### DATA TO PROCESS

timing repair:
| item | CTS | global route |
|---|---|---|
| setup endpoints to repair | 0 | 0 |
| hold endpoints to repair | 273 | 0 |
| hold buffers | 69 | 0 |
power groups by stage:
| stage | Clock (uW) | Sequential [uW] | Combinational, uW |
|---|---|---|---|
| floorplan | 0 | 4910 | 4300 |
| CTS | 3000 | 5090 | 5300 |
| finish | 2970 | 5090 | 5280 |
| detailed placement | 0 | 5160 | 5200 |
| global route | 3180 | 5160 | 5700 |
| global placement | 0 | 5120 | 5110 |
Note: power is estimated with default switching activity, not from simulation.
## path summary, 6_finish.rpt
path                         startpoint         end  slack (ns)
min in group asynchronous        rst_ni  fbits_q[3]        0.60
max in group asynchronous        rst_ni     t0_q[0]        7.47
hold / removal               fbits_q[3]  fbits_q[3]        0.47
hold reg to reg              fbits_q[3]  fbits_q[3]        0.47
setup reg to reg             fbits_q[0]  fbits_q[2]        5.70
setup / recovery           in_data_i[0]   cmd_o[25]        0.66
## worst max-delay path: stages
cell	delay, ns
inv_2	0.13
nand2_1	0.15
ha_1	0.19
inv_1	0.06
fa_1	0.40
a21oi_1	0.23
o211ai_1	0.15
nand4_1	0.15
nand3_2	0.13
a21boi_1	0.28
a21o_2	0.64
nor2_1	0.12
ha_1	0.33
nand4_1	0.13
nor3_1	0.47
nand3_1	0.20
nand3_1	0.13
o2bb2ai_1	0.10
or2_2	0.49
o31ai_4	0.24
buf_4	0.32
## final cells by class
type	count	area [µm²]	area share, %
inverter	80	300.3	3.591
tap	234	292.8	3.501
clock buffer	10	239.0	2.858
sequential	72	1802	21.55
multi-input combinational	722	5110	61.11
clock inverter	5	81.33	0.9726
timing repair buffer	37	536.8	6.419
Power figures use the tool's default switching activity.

######

Write out word for word only the lines from the one with "## final cells by class" to the end of the material, both ends included.

# YOUR SOLUTION
## final cells by class
type	count	area [µm²]	area share, %
inverter	80	300.3	3.591
tap	234	292.8	3.501
clock buffer	10	239.0	2.858
sequential	72	1802	21.55
multi-input combinational	722	5110	61.11
clock inverter	5	81.33	0.9726
timing repair buffer	37	536.8	6.419
Power figures use the tool's default switching activity.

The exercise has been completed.